Selecting a Page Sizes

Large page sizes are generally better because:

They reduce the size of the page table.
They are more efficient to transfer between memory and disk.
They allow a TLB to cache translations for more of memory.

The biggest drawback to large pages is that they may waste memory, internal fragmentation .

Assuming a process has three primary segments (text, heap and stack), the average wasted storage per process will be 1.5 times the page size.

When page size is 4 KB or 8 KB, this is negligible for machines with megabytes of memory.

For larger pages, e.g., 64 KB, lots of storage may be wasted.

Uses of Virtual Memory

Protection

VM is often used to protect one program from others in the system.
Protection mechanisms must have hardware support.

Base & bounds

Each reference must fall between two addresses, given by the base & bound registers.
This method also allows some relocation.

User processes cannot be allowed to change these registers, but the OS must be able to do so on a process switch.

Therefore, the hardware must be able to:

Provide at least two modes of operations, user and kernel mode and a mechanism to switch between them.
Provide a protection mechanism for other portions of the CPU state to prevent user processes from being malicious.

User/supervisor mode bit(s).
Interrupt enable/disable bit(s).

Uses of Virtual Memory

Protection

Base and bound registers constitute the minimum protection system.

Virtual Memory offers a more fine-grained alternative.

Processes have their own page tables, which they cannot modify themselves.

Permission flags are provided with each segment or page.

Concentric rings of security and capability lists are more fined-grained alternatives, allowing more than two levels of protection.

The OS course discusses these in detail.

Effects of CPU design on memory hierarchy

Superscalar & vector execution

A superscalar or vector machine may fetch several words per cycle.

Clearly, the memory system must deliver the bandwidth to handle this, otherwise the benefit is lost.

The brunt of the load falls upon the L1 cache.

Bandwidth can be increased by widening the path to the cache or by providing extra ports to the cache.

However, cache access is often the bottleneck in modern CPUs.

Speculative execution

Speculative execution and conditional instructions may generate invalid addresses that would not occur otherwise.

The memory system must recognize and suppress these exceptions.

Similarly, it must not stall the cache on a miss caused by a speculative instruction.

Effects of CPU design on memory hierarchy

I/O and cache consistency

I/O devices move data from peripherals to memory.

This has two pitfalls:

Data written into memory is not automatically updated in the cache.
Data in a writeback cache is not written to memory immediately so memory has stale data.

One solution is to flush blocks from the cache that are used in the I/O operation.
This is done:

Before the I/O for a write (so the write operation uses up-to-date information).
After the I/O for the read (before the I/O should work as well.
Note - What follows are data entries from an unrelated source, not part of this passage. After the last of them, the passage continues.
**src/rtl/ex_operand_stage.sv**
```systemverilog
// ID->EX pipeline register: latches the decoded op, resolves operands, drives the ALU.
// Define EX_FORWARD_EN for RAW forwarding/refresh; otherwise RAW hazards stall (hazard_stall).
// Ports: clk, rst (async, active-high), flush;
//   id_* = decode handshake and operands, exm_* / wb_* = forward buses;
//   ex_ready / ex_valid and ex_* = ALU side; illegal_op (sticky), hazard_stall.
module ex_operand_stage #(
    parameter int D_WIDTH  = 32,
    parameter int RA_WIDTH = 5
) (
    input  logic                clk,
    input  logic                rst,
    input  logic                flush,
    input  logic                id_valid,
    output logic                id_ready,
    input  logic [2:0]          id_op_code,
    input  logic [RA_WIDTH-1:0] id_rs_addr,
    input  logic [RA_WIDTH-1:0] id_rt_addr,
    input  logic [D_WIDTH-1:0]  id_rs_data,
    input  logic [D_WIDTH-1:0]  id_rt_data,
    input  logic [D_WIDTH-1:0]  id_imm,
    input  logic                id_use_imm,
    input  logic [RA_WIDTH-1:0] id_rd_addr,
    input  logic                id_reg_write,
    input  logic                exm_reg_write,
    input  logic [RA_WIDTH-1:0] exm_rd_addr,
    input  logic [D_WIDTH-1:0]  exm_result,
    input  logic                wb_reg_write,
    input  logic [RA_WIDTH-1:0] wb_rd_addr,
    input  logic [D_WIDTH-1:0]  wb_result,
    input  logic                ex_ready,
    output logic                ex_valid,
    output logic [2:0]          ex_op_code,
    output logic [D_WIDTH-1:0]  ex_operand1,
    output logic [D_WIDTH-1:0]  ex_operand2,
    output logic [RA_WIDTH-1:0] ex_rd_addr,
    output logic                ex_reg_write,
    output logic                illegal_op,
    output logic                hazard_stall
);

    logic                valid_q, valid_d;
    logic [2:0]          op_q, op_d;
    logic [D_WIDTH-1:0]  op1_q, op1_d;
    logic [D_WIDTH-1:0]  op2_q, op2_d;
    logic [RA_WIDTH-1:0] rd_q, rd_d;
    logic                rw_q, rw_d;
    logic                ill_q, ill_d;
    logic [RA_WIDTH-1:0] rs_q, rs_d;
    logic [RA_WIDTH-1:0] rt_q, rt_d;
    logic                uimm_q, uimm_d;

    logic                accept;
    logic [D_WIDTH-1:0]  cap_op1;
    logic [D_WIDTH-1:0]  cap_op2;

`ifdef EX_FORWARD_EN
    // EX/MEM beats MEM/WB; register 0 is never forwarded.
    function automatic logic [D_WIDTH-1:0] fwd(
        input logic [RA_WIDTH-1:0] r,
        input logic [D_WIDTH-1:0]  raw
    );
        logic [D_WIDTH-1:0] res;
        res = raw;
        if (r != '0) begin
            if (exm_reg_write && exm_rd_addr == r)
                res = exm_result;
            else if (wb_reg_write && wb_rd_addr == r)
                res = wb_result;
        end
        return res;
    endfunction

    assign hazard_stall = 1'b0;
    assign cap_op1 = fwd(id_rs_addr, id_rs_data);
    assign cap_op2 = id_use_imm ? id_imm : fwd(id_rt_addr, id_rt_data);
`else
    logic exm_hit;
    logic wb_hit;

    assign exm_hit = exm_reg_write && (exm_rd_addr != '0) &&
                     ((exm_rd_addr == id_rs_addr) ||
                      (!id_use_imm && exm_rd_addr == id_rt_addr));
    assign wb_hit  = wb_reg_write && (wb_rd_addr != '0) &&
                     ((wb_rd_addr == id_rs_addr) ||
                      (!id_use_imm && wb_rd_addr == id_rt_addr));

    assign hazard_stall = id_valid && (exm_hit || wb_hit);
    assign cap_op1 = id_rs_data;
    assign cap_op2 = id_use_imm ? id_imm : id_rt_data;

    // Forward data and held source tags have no consumer in this build.
    logic unused_fwd;
    assign unused_fwd = ^{exm_result, wb_result, rs_q, rt_q, uimm_q};
`endif

    assign id_ready = !flush && !hazard_stall && (!valid_q || ex_ready);
    assign accept   = id_valid && id_ready;

    always_comb begin
        valid_d = valid_q;
        op_d    = op_q;
        op1_d   = op1_q;
        op2_d   = op2_q;
        rd_d    = rd_q;
        rw_d    = rw_q;
        ill_d   = ill_q;
        rs_d    = rs_q;
        rt_d    = rt_q;
        uimm_d  = uimm_q;

`ifdef EX_FORWARD_EN
        // Refresh held operands so a downstream stall cannot leave stale data.
        if (valid_q) begin
            op1_d = fwd(rs_q, op1_q);
            if (!uimm_q)
                op2_d = fwd(rt_q, op2_q);
        end
`endif

        if (accept) begin
            valid_d = 1'b1;
            op_d    = id_op_code;
            op1_d   = cap_op1;
            op2_d   = cap_op2;
            rd_d    = id_rd_addr;
            rw_d    = id_reg_write;
            rs_d    = id_rs_addr;
            rt_d    = id_rt_addr;
            uimm_d  = id_use_imm;
            // Op codes 6 and 7 are undefined for the ALU.
            ill_d   = ill_q || (id_op_code[2] && id_op_code[1]);
        end else if (valid_q && ex_ready) begin
            valid_d = 1'b0;
        end

        if (flush)
            valid_d = 1'b0;
    end

    always_ff @(posedge clk or posedge rst) begin
        if (rst) begin
            valid_q <= 1'b0;
            op_q    <= '0;
            op1_q   <= '0;
            op2_q   <= '0;
            rd_q    <= '0;
            rw_q    <= 1'b0;
            ill_q   <= 1'b0;
            rs_q    <= '0;
            rt_q    <= '0;
            uimm_q  <= 1'b0;
        end else begin
            valid_q <= valid_d;
            op_q    <= op_d;
            op1_q   <= op1_d;
            op2_q   <= op2_d;
            rd_q    <= rd_d;
            rw_q    <= rw_d;
            ill_q   <= ill_d;
            rs_q    <= rs_d;
            rt_q    <= rt_d;
            uimm_q  <= uimm_d;
        end
    end

    assign ex_valid     = valid_q;
    assign ex_op_code   = op_q;
    assign ex_operand1  = op1_q;
    assign ex_operand2  = op2_q;
    assign ex_rd_addr   = rd_q;
    assign ex_reg_write = rw_q;
    assign illegal_op   = ill_q;

endmodule

```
The CPU should not access the data as it is being read into memory).

An alternate method is simply to mark the blocks from I/O buffers as uncacheable .

Effects of CPU design on memory hierarchy

I/O and cache consistency

Other solutions include:

Watch the I/O buses for addresses in the tag.
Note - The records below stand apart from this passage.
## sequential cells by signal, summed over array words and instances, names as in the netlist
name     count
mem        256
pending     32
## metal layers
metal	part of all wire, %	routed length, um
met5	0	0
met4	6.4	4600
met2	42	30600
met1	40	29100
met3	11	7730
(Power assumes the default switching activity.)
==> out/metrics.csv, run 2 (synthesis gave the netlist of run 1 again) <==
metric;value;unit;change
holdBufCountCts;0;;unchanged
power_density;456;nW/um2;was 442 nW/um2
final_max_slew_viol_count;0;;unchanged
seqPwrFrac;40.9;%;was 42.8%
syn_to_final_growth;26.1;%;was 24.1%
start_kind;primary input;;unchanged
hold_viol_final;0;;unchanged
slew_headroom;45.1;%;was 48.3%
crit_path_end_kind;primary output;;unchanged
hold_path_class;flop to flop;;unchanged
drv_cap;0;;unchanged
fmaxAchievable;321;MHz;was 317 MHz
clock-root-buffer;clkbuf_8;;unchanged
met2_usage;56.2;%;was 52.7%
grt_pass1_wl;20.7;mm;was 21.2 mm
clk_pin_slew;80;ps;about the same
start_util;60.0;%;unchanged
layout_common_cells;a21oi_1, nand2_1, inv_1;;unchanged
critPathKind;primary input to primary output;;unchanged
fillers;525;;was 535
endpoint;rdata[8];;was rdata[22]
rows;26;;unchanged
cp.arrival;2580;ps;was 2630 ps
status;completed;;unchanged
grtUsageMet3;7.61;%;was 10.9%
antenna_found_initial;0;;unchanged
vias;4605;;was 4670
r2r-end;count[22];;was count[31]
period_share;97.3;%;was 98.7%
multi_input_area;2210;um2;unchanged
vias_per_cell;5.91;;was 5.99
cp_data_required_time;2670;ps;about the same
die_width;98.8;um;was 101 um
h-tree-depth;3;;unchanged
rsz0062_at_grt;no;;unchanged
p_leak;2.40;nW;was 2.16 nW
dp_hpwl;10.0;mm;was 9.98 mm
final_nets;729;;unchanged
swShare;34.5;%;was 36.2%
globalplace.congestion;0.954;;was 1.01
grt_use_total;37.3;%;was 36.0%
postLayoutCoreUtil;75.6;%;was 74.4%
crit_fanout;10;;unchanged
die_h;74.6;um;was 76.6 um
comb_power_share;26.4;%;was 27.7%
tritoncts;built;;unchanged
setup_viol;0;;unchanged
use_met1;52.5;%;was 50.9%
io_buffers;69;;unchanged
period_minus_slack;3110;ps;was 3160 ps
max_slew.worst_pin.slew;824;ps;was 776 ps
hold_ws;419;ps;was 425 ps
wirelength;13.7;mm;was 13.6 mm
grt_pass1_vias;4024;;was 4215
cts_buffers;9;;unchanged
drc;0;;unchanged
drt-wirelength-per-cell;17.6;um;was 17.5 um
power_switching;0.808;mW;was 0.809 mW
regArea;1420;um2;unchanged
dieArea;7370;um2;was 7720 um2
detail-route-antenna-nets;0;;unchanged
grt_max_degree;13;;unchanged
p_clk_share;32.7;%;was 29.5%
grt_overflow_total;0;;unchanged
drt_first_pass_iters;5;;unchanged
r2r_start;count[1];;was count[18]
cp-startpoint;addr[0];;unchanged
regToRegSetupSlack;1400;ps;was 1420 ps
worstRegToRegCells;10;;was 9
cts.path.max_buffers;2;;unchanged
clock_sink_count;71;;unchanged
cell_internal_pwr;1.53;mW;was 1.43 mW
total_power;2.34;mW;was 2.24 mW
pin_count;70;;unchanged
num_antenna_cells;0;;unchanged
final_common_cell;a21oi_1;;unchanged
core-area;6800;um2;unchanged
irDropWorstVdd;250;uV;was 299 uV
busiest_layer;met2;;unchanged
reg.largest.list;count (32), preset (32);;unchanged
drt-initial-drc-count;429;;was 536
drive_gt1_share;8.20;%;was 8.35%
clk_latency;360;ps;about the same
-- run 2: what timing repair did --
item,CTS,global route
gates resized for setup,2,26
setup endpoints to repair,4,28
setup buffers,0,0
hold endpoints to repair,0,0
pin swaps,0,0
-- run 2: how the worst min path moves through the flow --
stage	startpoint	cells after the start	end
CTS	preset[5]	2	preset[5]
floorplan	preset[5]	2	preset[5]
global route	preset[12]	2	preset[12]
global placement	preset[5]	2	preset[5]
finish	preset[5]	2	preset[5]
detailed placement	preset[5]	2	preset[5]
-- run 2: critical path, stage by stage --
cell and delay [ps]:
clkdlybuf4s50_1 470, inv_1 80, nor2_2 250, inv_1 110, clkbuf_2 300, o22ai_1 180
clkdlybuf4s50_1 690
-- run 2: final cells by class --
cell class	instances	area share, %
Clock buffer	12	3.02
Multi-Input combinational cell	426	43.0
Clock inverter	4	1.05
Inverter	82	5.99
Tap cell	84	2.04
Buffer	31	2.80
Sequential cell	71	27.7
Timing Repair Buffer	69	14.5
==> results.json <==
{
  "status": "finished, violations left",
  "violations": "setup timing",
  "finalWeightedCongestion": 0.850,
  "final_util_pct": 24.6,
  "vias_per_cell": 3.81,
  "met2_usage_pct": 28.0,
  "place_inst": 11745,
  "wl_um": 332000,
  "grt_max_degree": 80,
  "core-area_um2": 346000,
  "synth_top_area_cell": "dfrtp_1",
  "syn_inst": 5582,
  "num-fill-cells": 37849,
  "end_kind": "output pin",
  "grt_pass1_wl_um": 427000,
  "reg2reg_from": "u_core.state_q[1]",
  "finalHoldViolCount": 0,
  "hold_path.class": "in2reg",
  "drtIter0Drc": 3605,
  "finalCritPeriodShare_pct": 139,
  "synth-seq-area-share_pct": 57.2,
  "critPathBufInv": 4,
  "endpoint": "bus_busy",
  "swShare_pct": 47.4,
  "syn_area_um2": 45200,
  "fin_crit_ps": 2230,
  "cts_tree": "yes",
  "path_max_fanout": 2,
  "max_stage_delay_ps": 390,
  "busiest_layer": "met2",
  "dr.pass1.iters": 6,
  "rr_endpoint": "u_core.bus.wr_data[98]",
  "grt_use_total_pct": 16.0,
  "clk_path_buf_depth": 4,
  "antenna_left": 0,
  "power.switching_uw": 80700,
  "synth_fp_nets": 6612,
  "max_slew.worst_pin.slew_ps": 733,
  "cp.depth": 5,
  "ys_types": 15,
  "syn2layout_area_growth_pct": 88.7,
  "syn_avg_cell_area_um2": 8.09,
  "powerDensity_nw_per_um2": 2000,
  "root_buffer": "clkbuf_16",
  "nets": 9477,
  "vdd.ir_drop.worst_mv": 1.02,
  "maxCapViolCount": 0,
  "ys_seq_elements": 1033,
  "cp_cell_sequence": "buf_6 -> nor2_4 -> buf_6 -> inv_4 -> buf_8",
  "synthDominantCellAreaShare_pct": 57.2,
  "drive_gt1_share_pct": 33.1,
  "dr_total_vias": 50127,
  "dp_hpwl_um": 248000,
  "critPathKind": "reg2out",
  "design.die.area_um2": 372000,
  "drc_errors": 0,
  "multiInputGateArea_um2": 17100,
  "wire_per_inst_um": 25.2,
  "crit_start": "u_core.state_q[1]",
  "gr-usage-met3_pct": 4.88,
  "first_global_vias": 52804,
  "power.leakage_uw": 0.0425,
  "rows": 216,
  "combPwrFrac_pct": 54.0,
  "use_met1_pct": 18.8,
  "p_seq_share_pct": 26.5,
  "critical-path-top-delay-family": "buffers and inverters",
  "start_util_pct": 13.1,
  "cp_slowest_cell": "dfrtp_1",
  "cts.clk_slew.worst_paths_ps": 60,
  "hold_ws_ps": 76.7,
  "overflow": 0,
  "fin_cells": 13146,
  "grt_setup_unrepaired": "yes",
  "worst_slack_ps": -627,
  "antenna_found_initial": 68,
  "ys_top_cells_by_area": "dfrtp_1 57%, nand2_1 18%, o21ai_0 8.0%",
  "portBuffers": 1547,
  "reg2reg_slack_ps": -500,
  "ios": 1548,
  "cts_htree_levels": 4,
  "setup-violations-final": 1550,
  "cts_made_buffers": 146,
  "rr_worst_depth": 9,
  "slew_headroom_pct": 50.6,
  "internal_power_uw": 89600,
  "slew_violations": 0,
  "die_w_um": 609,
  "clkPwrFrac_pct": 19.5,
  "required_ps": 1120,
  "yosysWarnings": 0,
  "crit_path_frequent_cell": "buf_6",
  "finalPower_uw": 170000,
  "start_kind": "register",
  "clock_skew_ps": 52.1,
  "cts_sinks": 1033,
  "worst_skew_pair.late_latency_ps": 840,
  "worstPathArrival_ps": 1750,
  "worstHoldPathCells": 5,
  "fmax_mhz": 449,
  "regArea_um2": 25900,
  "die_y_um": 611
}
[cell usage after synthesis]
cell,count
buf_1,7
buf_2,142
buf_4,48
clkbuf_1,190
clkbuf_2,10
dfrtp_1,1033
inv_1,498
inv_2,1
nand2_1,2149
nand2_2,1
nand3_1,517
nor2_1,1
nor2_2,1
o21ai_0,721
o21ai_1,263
File: src/rtl/sync_fifo_flagged.sv
// rtl/sync_fifo_flagged.sv - single-clock flagged FIFO with arbitrary depth and sticky error flags
module sync_fifo_flagged #(
    parameter int DATA_WIDTH = 8,
    parameter int DEPTH      = 8,
    parameter int AF_LEVEL   = 6,
    parameter int AE_LEVEL   = 2
) (
    input  logic                          clk_i,
    input  logic                          rst_i,
    input  logic                          w_inc_i,
    input  logic [DATA_WIDTH-1:0]         wr_data_i,
    input  logic                          r_inc_i,
    input  logic                          clr_err_i,
    output logic [DATA_WIDTH-1:0]         rd_data_o,
    output logic                          rd_valid_o,
    output logic                          full_o,
    output logic                          empty_o,
    output logic                          almost_full_o,
    output logic                          almost_empty_o,
    output logic [$clog2(DEPTH+1)-1:0]    count_o,
    output logic                          overflow_o,
    output logic                          underflow_o
);

    localparam int CNT_WIDTH = $clog2(DEPTH + 1);
    localparam int PTR_WIDTH = $clog2(DEPTH);

    localparam logic [PTR_WIDTH-1:0] PTR_LAST = PTR_WIDTH'(DEPTH - 1);
    localparam logic [CNT_WIDTH-1:0] CNT_FULL = CNT_WIDTH'(DEPTH);
    localparam logic [CNT_WIDTH-1:0] CNT_AF   = CNT_WIDTH'(AF_LEVEL);
    localparam logic [CNT_WIDTH-1:0] CNT_AE   = CNT_WIDTH'(AE_LEVEL);

    // Storage; deliberately not reset so it can map onto plain RAM.
    logic [DATA_WIDTH-1:0] mem_q [DEPTH];

    logic [PTR_WIDTH-1:0]  wr_ptr_q, wr_ptr_d;
    logic [PTR_WIDTH-1:0]  rd_ptr_q, rd_ptr_d;
    logic [CNT_WIDTH-1:0]  count_q, count_d;
    logic [DATA_WIDTH-1:0] rd_data_q, rd_data_d;
    logic                  rd_valid_q, rd_valid_d;
    logic                  full_q, full_d;
    logic                  empty_q, empty_d;
    logic                  af_q, af_d;
    logic                  ae_q, ae_d;
    logic                  ovf_q, ovf_d;
    logic                  unf_q, unf_d;

    logic                  wr_en;
    logic                  rd_en;

    // Accept decisions use the registered flags from the start of the cycle,
    // so a full FIFO still accepts a read and an empty one still accepts a write.
    assign wr_en = w_inc_i & ~full_q;
    assign rd_en = r_inc_i & ~empty_q;

    // Next-state pointers, count, read data and status flags.
    always_comb begin
        wr_ptr_d   = wr_ptr_q;
        rd_ptr_d   = rd_ptr_q;
        count_d    = count_q;
        rd_data_d  = rd_data_q;
        rd_valid_d = 1'b0;

        // Pointers wrap explicitly at DEPTH-1 because DEPTH need not be 2^n.
        if (wr_en) begin
            wr_ptr_d = (wr_ptr_q == PTR_LAST) ? '0 : wr_ptr_q + PTR_WIDTH'(1);
        end
        if (rd_en) begin
            rd_ptr_d   = (rd_ptr_q == PTR_LAST) ? '0 : rd_ptr_q + PTR_WIDTH'(1);
            rd_data_d  = mem_q[rd_ptr_q];
            rd_valid_d = 1'b1;
        end

        unique case ({wr_en, rd_en})
            2'b10:   count_d = count_q + CNT_WIDTH'(1);
            2'b01:   count_d = count_q - CNT_WIDTH'(1);
            default: count_d = count_q;
        endcase

        // Flags decoded from the next count so they are exact one cycle later.
        full_d  = (count_d == CNT_FULL);
        empty_d = (count_d == '0);
        af_d    = (count_d >= CNT_AF);
        ae_d    = (count_d <= CNT_AE);

        // Sticky errors: a new error in the same cycle as a clear keeps the flag set.
        ovf_d = (ovf_q & ~clr_err_i) | (w_inc_i & full_q);
        unf_d = (unf_q & ~clr_err_i) | (r_inc_i & empty_q);
    end

    // Control and status registers with synchronous reset.
    always_ff @(posedge clk_i) begin
        if (rst_i) begin
            wr_ptr_q   <= '0;
            rd_ptr_q   <= '0;
            count_q    <= '0;
            rd_data_q  <= '0;
            rd_valid_q <= 1'b0;
            full_q     <= 1'b0;
            empty_q    <= 1'b1;
            af_q       <= 1'b0;
            ae_q       <= 1'b1;
            ovf_q      <= 1'b0;
            unf_q      <= 1'b0;
        end else begin
            wr_ptr_q   <= wr_ptr_d;
            rd_ptr_q   <= rd_ptr_d;
            count_q    <= count_d;
            rd_data_q  <= rd_data_d;
            rd_valid_q <= rd_valid_d;
            full_q     <= full_d;
            empty_q    <= empty_d;
            af_q       <= af_d;
            ae_q       <= ae_d;
            ovf_q      <= ovf_d;
            unf_q      <= unf_d;
        end
    end

    // Memory write port; reset blocks writes but does not clear contents.
    always_ff @(posedge clk_i) begin
        if (!rst_i && wr_en) begin
            mem_q[wr_ptr_q] <= wr_data_i;
        end
    end

    assign rd_data_o      = rd_data_q;
    assign rd_valid_o     = rd_valid_q;
    assign full_o         = full_q;
    assign empty_o        = empty_q;
    assign almost_full_o  = af_q;
    assign almost_empty_o = ae_q;
    assign count_o        = count_q;
    assign overflow_o     = ovf_q;
    assign underflow_o    = unf_q;

endmodule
This eliminates the consistency problem.
The drawback is that the checking slows down the cache.

Do I/O directly into the cache.

This method guarantees consistency but it slows down the cache since both the CPU and I/O access it.

Moreover, it displaces data in the cache with new data that is unlikely to be accessed soon by the CPU.

Fallacies and Pitfalls

Don't predict cache performance of program A from program B .

Programs vary widely in how they use cache.

A scientific program may have a small tight code loop but access large quantities of data.

On the other hand, a word processing program might operate on relatively little data but use lots of code.

Simulate plenty of memory references .

A CPU executes 100 million or more instructions per second.

Simulating cache behavior using traces of only a few million traces can be misleading.

Particularly since program locality behavior is not constant over the run of the entire program.

Don't ignore the OS.

The OS can miss or interfere with application programs, causing misses.